1.2.4細胞凋亡檢測：通過Annexin V-FITC流式細胞技術進行檢測。將處于對數生長期的細胞接種在直徑60 mm的培養皿中，貼壁后在無血清狀態下培養，一應操作嚴格參照細胞凋亡測定試劑盒說明書完成，每組重復3次，以平均值作為最終結果。

1.2.5PI3K、AKT、c-Myc蛋白濃度檢測：采用Westernblot法實現，首先在6孔板中加入100 μg的胰蛋白酶提取液，同時加入2 ml的培養基，將轉染處理后的細胞置入EP管內，并與胰蛋白提取液根據1∶100比例混合，冷凍10 min，促使細胞完全裂變為E溶液。于EP管內以1∶100比例加入胰蛋白酶提取液2 ml，促使細胞完全裂變為F溶液。將E與F溶液按照80∶1的體積混勻，放置在37.5℃保溫相中20 min，冷卻后計算PI3K、AKT、c-Myc蛋白濃度。

1.3觀察指標：對比三組OVACA-3細胞增殖情況，三組OVACA-3細胞轉染48 h后凋亡情況以及三組OVACA-3細胞PI3K、AKT、c-Myc蛋白表達水平。

2 結果

2.1三組OVACA-3細胞增殖情況評價：過表達VPS33B組OVACA-3細胞增殖能力低于OVACA-3對照組和干擾VPS33B過表達組，且干擾VPS33B過表達組OVACA-3細胞增殖能力高于OVACA-3對照組，差異有統計學意義(均P<0.05)。見表1。

表1 三組OVACA-3細胞增殖情況評價

2.2三組OVACA-3細胞轉染48 h后凋亡情況評價：過表達VPS33B組OVACA-3細胞轉染48 h后活細胞占比低于OVACA-3對照組和干擾VPS33B過表達組，凋亡細胞、壞死細胞占比高于OVACA-3對照組和干擾VPS33B過表達組；且干擾VPS33B過表達組OVACA-3細胞轉染48 h后活細胞占比高于OVACA-3對照組，凋亡細胞、壞死細胞占比低于OVACA-3對照組，差異有統計學意義(均P<0.05)。見表2。

表2 三組OVACA-3細胞轉染48h后凋亡情況評價

2.3三組OVACA-3細胞PI3K、AKT、c-Myc蛋白表達水平評價：過表達VPS33B組PI3K、AKT、c-Myc蛋白表達明顯低于OVACA-3對照組以及干擾VPS33B過表達組，且干擾VPS33B過表達組PI3K、AKT、c-Myc蛋白表達均高于OVACA-3對照組，差異有統計學意義(均P<0.05)。見圖1～3。

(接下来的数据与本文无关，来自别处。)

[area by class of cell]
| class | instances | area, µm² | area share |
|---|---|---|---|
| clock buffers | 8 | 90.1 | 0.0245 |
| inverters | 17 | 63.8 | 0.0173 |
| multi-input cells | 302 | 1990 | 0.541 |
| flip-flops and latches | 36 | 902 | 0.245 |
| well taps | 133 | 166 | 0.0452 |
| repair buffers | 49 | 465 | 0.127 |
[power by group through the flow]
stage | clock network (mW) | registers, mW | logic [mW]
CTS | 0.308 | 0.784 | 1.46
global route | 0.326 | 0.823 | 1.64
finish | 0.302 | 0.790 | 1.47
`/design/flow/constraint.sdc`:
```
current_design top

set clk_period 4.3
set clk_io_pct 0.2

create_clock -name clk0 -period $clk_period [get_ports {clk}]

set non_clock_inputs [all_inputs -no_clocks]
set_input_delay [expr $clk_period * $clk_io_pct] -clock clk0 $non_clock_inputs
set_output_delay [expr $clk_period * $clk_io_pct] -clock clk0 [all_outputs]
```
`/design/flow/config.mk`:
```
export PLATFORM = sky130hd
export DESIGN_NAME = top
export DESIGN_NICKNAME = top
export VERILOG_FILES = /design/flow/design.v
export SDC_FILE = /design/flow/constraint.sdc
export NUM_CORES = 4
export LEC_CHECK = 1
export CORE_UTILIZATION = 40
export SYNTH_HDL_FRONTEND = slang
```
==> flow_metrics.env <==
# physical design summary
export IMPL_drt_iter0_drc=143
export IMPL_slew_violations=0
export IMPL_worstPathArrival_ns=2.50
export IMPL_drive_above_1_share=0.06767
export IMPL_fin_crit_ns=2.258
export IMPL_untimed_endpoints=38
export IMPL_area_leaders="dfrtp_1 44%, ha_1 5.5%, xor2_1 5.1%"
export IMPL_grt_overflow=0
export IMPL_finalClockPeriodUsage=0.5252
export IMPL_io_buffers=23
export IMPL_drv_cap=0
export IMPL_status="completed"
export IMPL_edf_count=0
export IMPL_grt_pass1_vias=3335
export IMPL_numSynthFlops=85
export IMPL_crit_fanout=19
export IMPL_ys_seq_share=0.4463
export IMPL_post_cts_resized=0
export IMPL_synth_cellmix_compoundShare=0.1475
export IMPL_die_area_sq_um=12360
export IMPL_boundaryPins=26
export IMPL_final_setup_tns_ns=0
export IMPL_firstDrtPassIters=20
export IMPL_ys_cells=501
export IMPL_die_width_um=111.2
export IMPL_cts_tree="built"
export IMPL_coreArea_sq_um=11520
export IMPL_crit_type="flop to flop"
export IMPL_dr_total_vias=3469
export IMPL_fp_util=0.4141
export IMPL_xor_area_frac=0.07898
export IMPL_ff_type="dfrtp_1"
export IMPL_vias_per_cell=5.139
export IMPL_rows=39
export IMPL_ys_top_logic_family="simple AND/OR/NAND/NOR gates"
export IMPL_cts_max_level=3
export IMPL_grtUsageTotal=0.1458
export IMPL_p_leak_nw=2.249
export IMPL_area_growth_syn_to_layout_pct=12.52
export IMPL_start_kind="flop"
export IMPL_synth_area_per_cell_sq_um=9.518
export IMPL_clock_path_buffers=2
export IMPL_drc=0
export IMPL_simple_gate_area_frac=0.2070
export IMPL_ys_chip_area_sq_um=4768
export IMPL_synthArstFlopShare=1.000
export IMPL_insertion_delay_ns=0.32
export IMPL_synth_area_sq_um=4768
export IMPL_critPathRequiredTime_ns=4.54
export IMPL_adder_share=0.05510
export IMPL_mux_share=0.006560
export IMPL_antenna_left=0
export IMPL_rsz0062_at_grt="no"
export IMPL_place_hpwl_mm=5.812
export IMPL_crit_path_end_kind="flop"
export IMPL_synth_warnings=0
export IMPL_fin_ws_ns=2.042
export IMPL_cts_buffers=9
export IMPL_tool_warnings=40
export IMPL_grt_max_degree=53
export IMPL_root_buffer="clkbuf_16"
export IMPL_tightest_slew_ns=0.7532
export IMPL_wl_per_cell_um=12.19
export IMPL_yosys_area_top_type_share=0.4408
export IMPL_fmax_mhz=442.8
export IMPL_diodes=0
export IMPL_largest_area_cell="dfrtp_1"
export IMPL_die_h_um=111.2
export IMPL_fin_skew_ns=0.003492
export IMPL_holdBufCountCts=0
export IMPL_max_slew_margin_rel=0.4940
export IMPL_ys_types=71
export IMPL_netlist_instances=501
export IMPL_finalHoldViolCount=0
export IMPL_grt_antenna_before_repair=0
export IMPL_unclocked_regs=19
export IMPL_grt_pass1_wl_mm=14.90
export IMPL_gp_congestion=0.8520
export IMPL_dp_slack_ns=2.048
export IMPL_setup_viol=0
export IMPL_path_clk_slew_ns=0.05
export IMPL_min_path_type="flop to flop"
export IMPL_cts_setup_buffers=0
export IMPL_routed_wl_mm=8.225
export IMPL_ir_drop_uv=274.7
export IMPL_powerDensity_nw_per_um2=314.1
`./config.mk`:
```
export PLATFORM = sky130hd
export DESIGN_NAME = ClockDivider_1Hz
export DESIGN_NICKNAME = ClockDivider_1Hz
export VERILOG_FILES = /design/flow/design.v
export SDC_FILE = /design/flow/constraint.sdc
export NUM_CORES = 4
export LEC_CHECK = 1
export CORE_UTILIZATION = 40
```
`./constraint.sdc`:
```
current_design ClockDivider_1Hz

set clk_period 6.2
set clk_io_pct 0.2

create_clock -name clk0 -period $clk_period [get_ports {i_clk}]

set non_clock_inputs [all_inputs -no_clocks]
set_input_delay [expr $clk_period * $clk_io_pct] -clock clk0 $non_clock_inputs
set_output_delay [expr $clk_period * $clk_io_pct] -clock clk0 [all_outputs]
```
`./design.v`:
```
`timescale 1ns / 1ps
module ClockDivider_1Hz(
    input i_clk,
    input i_reset,
    output o_clk
    );
    reg r_clk = 1'b0;
    reg [31:0] r_counter = 0;
    assign o_clk = r_clk;
    always @(posedge i_clk or posedge i_reset) begin
        if (i_reset) begin
            r_clk <= 1'b0;
            r_counter <= 0;
        end
        else begin
            if (r_counter == 50_000_000 - 1) begin
                r_clk <= ~r_clk;
                r_counter <= 0;
            end
            else begin
                r_counter <= r_counter + 1;
            end
        end
    end
endmodule
```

圖1 三組細胞中PI3K蛋白表達水平變化，依次為干擾VPS33B過表達組、OVACA-3對照組、過表達VPS33B組

圖2 三組細胞中AKT蛋白表達水平變化，依次為干擾VPS33B過表達組、OVACA-3對照組、過表達VPS33B組

圖3 三組細胞中c-Myc蛋白表達水平變化，依次為干擾VPS33B過表達組、OVACA-3對照組、過表達VPS33B組

3 討論

迄今為止，關于卵巢癌的具體病因以及發病機制尚未完全明確，可能與環境、內分泌激素、遺傳、晚婚晚育等因素密切相關[6-8]。由于卵巢癌患者發病早期往往缺乏特異性癥狀，發現時往往已處于晚期階段，易出現腫瘤灶的轉移，臨床治療主要以手術聯合化療等綜合療法為主，但效果并不十分理想，嚴重威脅女性生命健康安全[9-10]。因此，探尋與卵巢癌發生、發展密切相關的基因，可為卵巢癌發病機制奠定基礎，進一步為臨床診治方案的制定提供參考依據。相關研究報道顯示，在腫瘤的發生、發展過程中，多種基因均會發生異常改變，且長期處于該狀態下會影響細胞生長以及分化，從而為腫瘤的發生、發展創造有利條件[11-13]。VPS33B基因主要定位于人15號染色體q26.1上，其所編碼的蛋白在蛋白排序功能調控中起著至關重要的作用[14]。由此可見，該基因表達可能與細胞增殖、凋亡存在密切相關，其具體作用機制值得臨床深入研究，可能為卵巢癌的治療提供理論依據。

本研究結果發現，VPS33B對卵巢癌細胞增殖具有一定的抑制作用，同時對卵巢癌細胞凋亡具有促進作用。這提示了VPS33B基因可能在卵巢癌的發生、發展過程中扮演著抑癌基因的角色。考慮原因可能在于過表達VPS33B基因有效阻滯了細胞周期進程，從而促使細胞周期G1期朝S期轉化出現障礙，繼而導致細胞周期被阻滯在G1期，最終影響細胞增殖、分化。同時，VPS33B可能與NESG1在卵巢癌發生、發展過程中起著協同抑癌的作用，可能是通過調控可特異性結合DNA區域并調控基因轉錄的蛋白分子表達，繼而干擾該類基因和相互作用的轉錄因子形成復合體，從而調控基因轉錄以及轉錄后翻譯。近年來，PI3K/AKT/c-Myc信號通路是眾多學者關注的熱點，其可在多種細胞內表達，進一步介導細胞的增殖以及分化。且有相關研究報道[15-17]證實，PI3K/AKT/c-Myc信號通路的活化可促進淋巴血管的形成以及腫瘤細胞增殖，繼而促使病情朝不可控方向發展。作為機體內的重要信號通路，PI3K活性增強可調控下游抗氧化蛋白，繼而促使機體受活性氧的損害，發生氧化應激反應，導致卵巢癌細胞的氧化以及抗氧化平衡被打破，最終刺激了卵巢癌細胞的增殖[18-20]。而本研究結果發現：過表達VPS33B組PI3K、AKT、c-Myc蛋白相對表達量明顯低于OVACA-3對照組以及干擾VPS33B過表達組，且干擾VPS33B過表達組PI3K、AKT、c-Myc蛋白相對表達量均高于OVACA-3對照組。這也提示了VPS33B對卵巢癌細胞增殖凋亡的影響機制可能與抑制PI3K/AKT/c-Myc信號通路活化有關，值得后續進一步關注。

綜上所述，VPS33B可發揮明顯的抑制卵巢癌細胞增殖作用，同時對卵巢癌細胞凋亡具有促進作用，其可能作用機制是抑制PI3K/AKT/c-Myc信號通路活性，值得進一步研究。